Некоторое время Мария сидела на ложе, пытаясь распутать мысли. Ничего у нее не получалось. Затем ей показалось, что по коридору кто-то ходит. Она стянула сапожки, на цыпочках подошла к двери, и прислушалась. Нет, никто не ходил по коридору. В соседней спальне – нет, тоже показалось. Казимир не знает, что Хелье вышел. Или знает? Стоял у двери, прислушивался, ждал, и вот услышал поступь, слова «запри дверь», снова поступь. Еще подождал, и сейчас выйдет, и зайдет к Марие, и запрет дверь, и наконец-то можно будет побыть с ним вдвоем.
Никто не приходил. Казимир, изможденный, утомленный путешествием, напряжением, двусмысленностями, неудовлетворенным желанием – спал как убитый.
В кроге болталась годящаяся в дело хорла, но Хелье не стал ее звать – с некоторых пор он не мог смотреть на продажных девок без содрогания и тоски. А соблазнить какую-нибудь обычную женщину – можно, но – немытый, дурно пахнущий, он был самому себе противен, и по мальчишеской наивности в таких вопросах почему-то решил, что будет противен и ей, обычной женщине, хотя, конечно же, Кайзерверт – не Консталь и не Киев, нравы другие, проще.
Он уснул в кроге, привалившись к стене, а проснулся на рассвете. Тело ломило от усталости, и он решил, что обязательно доспит в повозке.
***
Путешествие в Ханновер по той же римской страде заняло несколько дней.

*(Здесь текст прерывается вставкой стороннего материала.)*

<file path="src/rtl/percentile_cdf_engine.sv">
// Histogram-to-CDF scan engine: streams the saturating cumulative sum into a CDF RAM
// and resolves percentile thresholds, the mode bin and the pixel total in the same pass.
module percentile_cdf_engine #(
  parameter int BIN_BITS = 8,
  parameter int COUNT_W  = 20,
  parameter int NUM_PCT  = 3,
  parameter int READ_LAT = 1
) (
  input  logic                        iClk,
  input  logic                        iRst_n,
  input  logic                        iStart,
  input  logic                        iClearSrc,
  input  logic [NUM_PCT*COUNT_W-1:0]  iTargets,
  output logic                        oBusy,
  output logic                        oDone,
  output logic [BIN_BITS-1:0]         oSrcAddr,
  input  logic [COUNT_W-1:0]          iSrcQ,
  output logic [BIN_BITS-1:0]         oSrcWAddr,
  output logic                        oSrcWe,
  output logic [BIN_BITS-1:0]         oCdfAddr,
  output logic [COUNT_W-1:0]          oCdfData,
  output logic                        oCdfWe,
  output logic [NUM_PCT*BIN_BITS-1:0] oThresh,
  output logic [NUM_PCT-1:0]          oThreshValid,
  output logic [COUNT_W-1:0]          oMaxCount,
  output logic [BIN_BITS-1:0]         oMaxBin,
  output logic [COUNT_W-1:0]          oTotal,
  output logic                        oOverflow
);

  localparam int FLUSH_W = $clog2(READ_LAT + 1) + 1;

  typedef enum logic [1:0] {IDLE, SCAN, FLUSH, DONE} state_t;

  state_t                         state_q, state_d;
  logic [BIN_BITS-1:0]            addr_q, addr_d;
  logic [FLUSH_W-1:0]             flush_cnt_q, flush_cnt_d;
  logic                           clear_q, clear_d;
  logic [NUM_PCT*COUNT_W-1:0]     tgt_q, tgt_d;
  logic [READ_LAT-1:0]            vld_q, vld_d;
  logic [READ_LAT-1:0][BIN_BITS-1:0] pipe_addr_q, pipe_addr_d;
  logic [COUNT_W-1:0]             cum_q, cum_d;
  logic                           ovf_q, ovf_d;
  logic [NUM_PCT-1:0]             found_q, found_d;
  logic [NUM_PCT*BIN_BITS-1:0]    thr_q, thr_d;
  logic [COUNT_W-1:0]             max_q, max_d;
  logic [BIN_BITS-1:0]            max_bin_q, max_bin_d;
  logic                           cdf_we_q, cdf_we_d;
  logic [BIN_BITS-1:0]            cdf_addr_q, cdf_addr_d;
  logic [COUNT_W-1:0]             cdf_data_q, cdf_data_d;
  logic [NUM_PCT*BIN_BITS-1:0]    thresh_q, thresh_d;
  logic [NUM_PCT-1:0]             thresh_valid_q, thresh_valid_d;
  logic [COUNT_W-1:0]             max_count_q, max_count_d;
  logic [BIN_BITS-1:0]            max_bin_res_q, max_bin_res_d;
  logic [COUNT_W-1:0]             total_q, total_d;
  logic                           overflow_q, overflow_d;

  logic                           consume;
  logic [BIN_BITS-1:0]            consume_addr;
  logic [COUNT_W:0]               sum;
  logic                           new_ovf;
  logic [COUNT_W-1:0]             new_cum;

  always_comb begin
    state_d        = state_q;
    addr_d         = addr_q;
    flush_cnt_d    = flush_cnt_q;
    clear_d        = clear_q;
    tgt_d          = tgt_q;
    vld_d          = vld_q;
    pipe_addr_d    = pipe_addr_q;
    cum_d          = cum_q;
    ovf_d          = ovf_q;
    found_d        = found_q;
    thr_d          = thr_q;
    max_d          = max_q;
    max_bin_d      = max_bin_q;
    thresh_d       = thresh_q;
    thresh_valid_d = thresh_valid_q;
    max_count_d    = max_count_q;
    max_bin_res_d  = max_bin_res_q;
    total_d        = total_q;
    overflow_d     = overflow_q;

    // Address/valid pipeline lines up each issued bin index with its returning read data.
    vld_d[0]       = (state_q == SCAN);
    pipe_addr_d[0] = addr_q;
    for (int i = 1; i < READ_LAT; i++) begin
      vld_d[i]       = vld_q[i-1];
      pipe_addr_d[i] = pipe_addr_q[i-1];
    end

    consume      = vld_q[READ_LAT-1];
    consume_addr = pipe_addr_q[READ_LAT-1];
    sum          = {1'b0, cum_q} + {1'b0, iSrcQ};
    new_ovf      = ovf_q | sum[COUNT_W];
    new_cum      = new_ovf ? '1 : sum[COUNT_W-1:0];

    cdf_we_d   = consume;
    cdf_addr_d = consume ? consume_addr : '0;
    cdf_data_d = consume ? new_cum : '0;

    if (consume) begin
      cum_d = new_cum;
      ovf_d = new_ovf;
      for (int p = 0; p < NUM_PCT; p++) begin
        if (!found_q[p] && (new_cum > tgt_q[p*COUNT_W +: COUNT_W])) begin
          found_d[p]                   = 1'b1;
          thr_d[p*BIN_BITS +: BIN_BITS] = consume_addr;
        end
      end
      if (iSrcQ > max_q) begin
        max_d     = iSrcQ;
        max_bin_d = consume_addr;
      end
    end

    case (state_q)
      IDLE: begin
        if (iStart) begin
          state_d   = SCAN;
          addr_d    = '0;
          clear_d   = iClearSrc;
          tgt_d     = iTargets;
          cum_d     = '0;
          ovf_d     = 1'b0;
          found_d   = '0;
          thr_d     = '0;
          max_d     = '0;
          max_bin_d = '0;
        end
      end
      SCAN: begin
        addr_d = addr_q + 1'b1;
        if (addr_q == '1) begin
          state_d     = FLUSH;
          flush_cnt_d = '0;
        end
      end
      // Drains the read pipeline and the registered CDF write of the last bin.
      FLUSH: begin
        flush_cnt_d = flush_cnt_q + 1'b1;
        if (flush_cnt_q == FLUSH_W'(READ_LAT)) begin
          state_d        = DONE;
          thresh_d       = thr_q;
          thresh_valid_d = found_q;
          max_count_d    = max_q;
          max_bin_res_d  = max_bin_q;
          total_d        = cum_q;
          overflow_d     = ovf_q;
        end
      end
      DONE: state_d = IDLE;
      default: state_d = IDLE;
    endcase
  end

  always_ff @(posedge iClk or negedge iRst_n) begin
    if (!iRst_n) begin
      state_q        <= IDLE;
      addr_q         <= '0;
      flush_cnt_q    <= '0;
      clear_q        <= 1'b0;
      tgt_q          <= '0;
      vld_q          <= '0;
      pipe_addr_q    <= '0;
      cum_q          <= '0;
      ovf_q          <= 1'b0;
      found_q        <= '0;
      thr_q          <= '0;
      max_q          <= '0;
      max_bin_q      <= '0;
      cdf_we_q       <= 1'b0;
      cdf_addr_q     <= '0;
      cdf_data_q     <= '0;
      thresh_q       <= '0;
      thresh_valid_q <= '0;
      max_count_q    <= '0;
      max_bin_res_q  <= '0;
      total_q        <= '0;
      overflow_q     <= 1'b0;
    end else begin
      state_q        <= state_d;
      addr_q         <= addr_d;
      flush_cnt_q    <= flush_cnt_d;
      clear_q        <= clear_d;
      tgt_q          <= tgt_d;
      vld_q          <= vld_d;
      pipe_addr_q    <= pipe_addr_d;
      cum_q          <= cum_d;
      ovf_q          <= ovf_d;
      found_q        <= found_d;
      thr_q          <= thr_d;
      max_q          <= max_d;
      max_bin_q      <= max_bin_d;
      cdf_we_q       <= cdf_we_d;
      cdf_addr_q     <= cdf_addr_d;
      cdf_data_q     <= cdf_data_d;
      thresh_q       <= thresh_d;
      thresh_valid_q <= thresh_valid_d;
      max_count_q    <= max_count_d;
      max_bin_res_q  <= max_bin_res_d;
      total_q        <= total_d;
      overflow_q     <= overflow_d;
    end
  end

  // The source bin is zeroed in the same cycle its count is consumed.
  assign oSrcWe       = consume & clear_q;
  assign oSrcWAddr    = oSrcWe ? consume_addr : '0;
  assign oBusy        = (state_q == SCAN) || (state_q == FLUSH);
  assign oDone        = (state_q == DONE);
  assign oSrcAddr     = (state_q == SCAN) ? addr_q : '0;
  assign oCdfWe       = cdf_we_q;
  assign oCdfAddr     = cdf_addr_q;
  assign oCdfData     = cdf_data_q;
  assign oThresh      = thresh_q;
  assign oThreshValid = thresh_valid_q;
  assign oMaxCount    = max_count_q;
  assign oMaxBin      = max_bin_res_q;
  assign oTotal       = total_q;
  assign oOverflow    = overflow_q;

endmodule

</file>
<file path="config.mk">
export PLATFORM = sky130hd
export DESIGN_NAME = percentile_cdf_engine
export DESIGN_NICKNAME = d
export VERILOG_FILES = /design/src/rtl/percentile_cdf_engine.sv
export SDC_FILE = /design/constraint.sdc
export NUM_CORES = 1
export LEC_CHECK = 0
export CAP_MARGIN = 20
export CORE_ASPECT_RATIO = 1.4
export CORE_UTILIZATION = 35
export DETAILED_ROUTE_END_ITERATION = 8
export GPL_TIMING_DRIVEN = 0
export PLACE_DENSITY = 0.67
export SLEW_MARGIN = 5
export SYNTH_ARGS = -nofsm -noshare
export SYNTH_HDL_FRONTEND = slang
export SYNTH_SLANG_ARGS = --single-unit
export TNS_END_PERCENT = 100
</file>
<file path="constraint.sdc">
create_clock -name iClk -period 5 [get_ports iClk]
set_input_delay 1.5 -clock iClk [delete_from_list [all_inputs] [get_ports iClk]]
set_output_delay 1.5 -clock iClk [all_outputs]
set_load 0.01 [all_outputs]
</file>
==> results of run 1 <==
-- through the flow --
step	util, %	setup TNS (ns)	worst slack (ns)	cells	instance area [um2]
2_1_floorplan	-	0	0.0163	1351	13900
3_3_place_gp	42.8	-2335.15	-8.76	2080	16600
3_5_place_dp	43.0	-40.65	-1.78	2082	16600
4_1_cts	46.5	-0.0151	-0.0151	2136	18000
5_1_grt	47.2	-0.170	-0.0279	2142	18300
6_report	47.2	0	0.0569	2142	18300
-- state kept, by name, summed over array words and instances (netlist names), 8 cells and up --
register,count
thr_q,24
cum_q,20
oMaxBin,8
oCdfData,20
max_bin_q,8
oCdfAddr,8
oThresh,24
addr_q,8
consume_addr,8
oTotal,20
tgt_q,60
oMaxCount,20
max_q,20
-- routing by layer --
metal | GRT usage (%) | vias up | wire length [um]
met5 | 0 | - | 0
met4 | 11.2 | 0 | 2250
met3 | 2.61 | 116 | 1690
met2 | 38.2 | 323 | 21900
met1 | 22.8 | 5528 | 15700
li1 | - | 5232 | -
-- power groups by stage --
stage	Clock [mW]	Sequential, mW	Combinational (mW)
final	2.06	2.32	0.868
after floorplan	0	2.33	0.533
after detailed placement	0	2.35	0.818
after global placement	0	2.36	0.788
after global routing	2.19	2.33	0.972
after CTS	2.10	2.31	0.847
-- final timing paths --
kind | end | slack [ns]
worst max register to register | thr_q[2] | 0.68
min in group asynchronous | oThresh[8] | 0.89
worst max-delay path | thr_q[2] | 0.06
worst min register to register | oCdfWe | 0.41
worst min-delay path | oCdfWe | 0.41
max in group asynchronous | tgt_q[47] | 2.77
-- cells in the final DEF, fill, tap and decap left out, types with 43 or more instances in the layout --
cell	count
sky130_fd_sc_hd__nand2_1	131
sky130_fd_sc_hd__dfrtp_1	263
sky130_fd_sc_hd__inv_1	92
sky130_fd_sc_hd__nand3_1	43
sky130_fd_sc_hd__a21oi_1	83
sky130_fd_sc_hd__nor2_1	69
sky130_fd_sc_hd__ha_1	83
sky130_fd_sc_hd__clkdlybuf4s50_1	189
sky130_fd_sc_hd__o21ai_0	79
sky130_fd_sc_hd__mux2_2	119
-- cells by family (layout without fill, tap and decap cells) --
kind of cell | Yosys count | in the layout | share of synthesized area [%]
other cells | 0 | 3 | 0
mux | 146 | 146 | 11.6
flops | 263 | 263 | 47.5
xor+xnor | 19 | 19 | 1.20
fa+ha+maj | 107 | 107 | 9.71
buf+inv | 168 | 434 | 5.10
simple gates | 388 | 388 | 13.7
compound gates | 260 | 260 | 11.2
-- layout make-up --
cell class | count | area (um2) | share of cell area (%)
sequential | 263 | 6580 | 36.0
clock inverter | 18 | 201 | 1.10
timing repair buffer | 224 | 2250 | 12.3
inverter | 98 | 368 | 2.01
buffer | 65 | 358 | 1.96
multi-input combinational | 920 | 7160 | 39.2
antenna | 3 | 7.51 | 0.0411
clock buffer | 29 | 693 | 3.79
tap | 522 | 653 | 3.57
-- critical path, stage by stage --
cell and delay (ns):
sky130_fd_sc_hd__clkbuf_2 0.13, sky130_fd_sc_hd__ha_4 0.18, sky130_fd_sc_hd__fa_2 0.42, sky130_fd_sc_hd__a211oi_4 0.30, sky130_fd_sc_hd__o211ai_1 0.13, sky130_fd_sc_hd__buf_4 0.18, sky130_fd_sc_hd__nand4_1 0.10, sky130_fd_sc_hd__buf_6 0.13
sky130_fd_sc_hd__a21oi_4 0.08, sky130_fd_sc_hd__buf_8 0.17, sky130_fd_sc_hd__nor2_4 0.15, sky130_fd_sc_hd__inv_2 0.07, sky130_fd_sc_hd__ha_1 0.28, sky130_fd_sc_hd__nand2_1 0.09, sky130_fd_sc_hd__o21ai_2 0.08, sky130_fd_sc_hd__a221o_1 0.37
sky130_fd_sc_hd__a2111o_1 0.48, sky130_fd_sc_hd__nand4b_1 0.14, sky130_fd_sc_hd__buf_6 0.18, sky130_fd_sc_hd__mux2i_1 0.21
-- timing repair --
| item | CTS | global route |
|---|---|---|
| pin swaps | 23 | 19 |
| gates cloned | 1 | 0 |
| resized for setup | 97 | 53 |
| setup buffers | 10 | 4 |
| endpoints found under the setup margin | 27 | 25 |
==> impl.org, run 1 <==
** Power and ir drop
- Largest vdd supply drop :: 0.258 mV
- Power density relative to cell area :: 287 mW/mm2
- Clock Power Share :: 39.3%
- The internal power of the cells totals 3.78 mW.
- Switching pwr :: 1.46 mW
- Leakage power :: 8.09 nW
- The share of total power dissipated in sequential elements is 44.2%.
- Of the total power, combinational logic draws 16.6%.
- Post-layout power :: 5.24 mW
- Net switching is 27.9% of the power.

** GRT
- The first global-routing pass estimated 64,600 um of wire.
- Global Route Usage Sum :: 20.7%
- Entering global routing, the biggest net connects 104 pins.
- The via count of the first global-routing pass is 11,700.
- After global routing the overflow that remains totals 0.
- Initial antenna violation count :: 4

** STA
- Worst Max-Slew Pin Slew :: 0.935 ns
- Headroom to the max-slew limit came out at 37.7%.
- Dividing the final minimum period by the clock period gives 98.9%.
- Worst hold-check slack :: 0.406 ns
- Setup clock skew after layout :: 0.0108 ns
- Based on the critical path, the design can be clocked at up to 202 MHz.
- The worst path needs 4.94 ns of the cycle, external delays included.
- Setup violations remaining at the end of the flow were counted as 0.
- Count of final hold-check violations :: 0
- The number of pins exceeding their max-slew limit in the final report is 0.

** Yosys
- Netlist Area Pre-Place :: 0.0139 mm2
- The cell count after synthesis came out at 1,351.
- Library cell occupying the most area in the post-synthesis netlist :: sky130_fd_sc_hd__dfrtp_1
- In the synthesized netlist the dominant register cell turns out to be sky130_fd_sc_hd__dfrtp_1.
- Of the post-synthesis cell area, the dominant cell type holds 47.5%.
- Number of storage elements in the synthesis netlist :: 263
- Average instance area after synthesis :: 10.3 um2
- Number of flops mapped to enable cells by yosys :: 0
- Cells taking the most area after synthesis :: sky130_fd_sc_hd__dfrtp_1 47%, sky130_fd_sc_hd__mux2_2 9.7%, sky130_fd_sc_hd__ha_1 9.6%
- Synth top cells by count :: 263 x sky130_fd_sc_hd__dfrtp_1, 134 x sky130_fd_sc_hd__nand2_1, 119 x sky130_fd_sc_hd__mux2_2
- In the synthesized netlist the async set-or-reset flop fraction comes to 100%.
- Most repeated cell in the gate-level netlist after synthesis :: sky130_fd_sc_hd__dfrtp_1
- Yosys warning count :: 0
- In this run, distinct cell masters in the synthesized netlist total 68.
- The share of the Yosys chip area taken by registers is 47.5%.
- The number of nets handed over by synthesis was 1,542.

** Drt
- First-pass iteration count of the detailed router :: 5
- Number of design rule violations left after detail routing :: 0
- The first routing iteration left 468 violations.
- After detailed routing, the number of vias per cell comes to 5.23.
- Number of vias after detailed routing :: 11,200
- Drt wl/cell :: 19.4 um
- Once detail routing completed, the nets flagged for antenna violations numbered 0.
- Summed over all layers, the routed wires come to 41,600 um.

** Setup path
- Data on the critical path is required at its endpoint by 5.46 ns.
- Launching element type of the critical path :: primary input
- Capturing element type of the critical path :: register
- Start-to-end type of the worst setup path :: primary input to register
- Highest net fanout along the worst path :: 8
- Critical R2R Launch :: cum_q[0]
- The worst register-to-register path has a depth of 19.
- Source of the critical timing path :: iSrcQ[0]
- Data arrives at the worst endpoint at 5.40 ns.

** Floorplanning
- Area of the placeable core :: 0.0387 mm2
- Die X-Extent :: 170 um
- The floorplan has 85 rows.
- Area enclosed by the die boundary :: 0.0404 mm2
- Die Height :: 237 um
- Initial core utilization :: 35.8%
- I/O Pins :: 208

** Clock tree
- Clock latency on the worst-skew pair :: 0.54 ns
- Clock root cell :: sky130_fd_sc_hd__clkbuf_16
- Clock transition at the registers of the reported paths :: 0.07 ns
- TritonCTS built the clock tree.
- CTS built an H-tree with a depth of 1.
- Post-CTS Hold Fix Bufs :: 0
- For this design, the sink count on the clock tree is 263.
- Clock tree synthesis inserted a total of 26 buffers.
- Clock Tree Buf Depth :: 3

** Layout
- The post-route netlist has 18.7% of its cells at a drive strength greater than 1.
- Layout overhead on the synthesized area :: 31.8%
- The net count of the finished layout is 1,789.
- Layout fillers :: 3,624

** Run
- Number of maximum-capacitance constraint violations :: 0

** Status
- Outcome :: completed

** Hold path
- The worst hold path begins at cdf_we_d.
- The min-delay analysis places its worst path in the category register to register.
- Cell depth of the worst hold path :: 0

** Placement
- Once detailed placement completed, the half-perimeter wirelength came to 31,700 um.
- At the end of routability-driven placement, the weighted congestion stood at 0.876.
- Buffers placed on the I/O ports in this run total 207.
Note: power is estimated with default switching activity, not from simulation.
==> inputs of run 2 (changes only) <==
Settings changed: TNS_END_PERCENT 100 to 10.
==> run 2 against run 1 <==
  * Cell area shrank 0.12%
  * Utilization shrank 0.055 points
  * Sequential power is essentially flat
  * Largest cell class unchanged
  * Register-to-register slack is essentially flat
  * First-iteration DRC count shrank 18%
  * Setup slack lost 0.040 ns
  * Clock power is essentially flat
  * Final cell count grew 0.14%
  * Count of clock-buffer cells in the layout is the same
  * Hold slack lost 0.00082 ns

Четыре раза, по наблюдениям Хелье, обоз обгоняли гонцы Неустрашимых – по одиночке, иногда парами. Расспрашивали купцов. Один гонец, обнаглев, попросил даже разрешения заглянуть в крытые повозки. Вооруженная охрана обоза выказала ему огромное удивление, и он уехал ни с чем. Два раза попадались работорговые караваны, следующие в противоположную сторону.
В Ханновере Хелье поблагодарил Жигмонда за гостеприимство и сказал, что держит путь в другом направлении, нужно ему навестить знакомых, прежде чем следовать в Магдебург. Затем он купил у одного из местных оптимистов крытую повозку, и тут же, по соседству, пару лошадей. Следовало торговаться – средства кончались.
Повозка устремилась на север по одному из ответвлений римской страды, уже, неустроеннее, чем основная магистраль. Хелье справедливо решил, что на этой страде их искать не будут – зачем польскому наследнику север, ему нужно в Полонию.
Делая короткие передышки, ехали неуклонно к Балтике, и это чувствовалось – октябрьский ветер содержал в себе, помимо холода и влаги, привкус соли. В маленьком городке в пяти миллариумах от моря Хелье устроил путников на отдых в заведении, совмещавшем в себе крог, постоялый двор, хорлов терем, и подобие торга, и сказал, что вернется к вечеру. В промозглых, неуютных этих краях Неустрашимые не промышляли – им здесь не на что было позариться.
Взяв на время за небольшую плату у местного конюха единственную в селении лошадь, Хелье оседлал ее и верхом отправился в Росток, как его здесь называли, или Ростоцк, как назвал его тот, кто первым там поселился во время оно, лет двенадцать назад.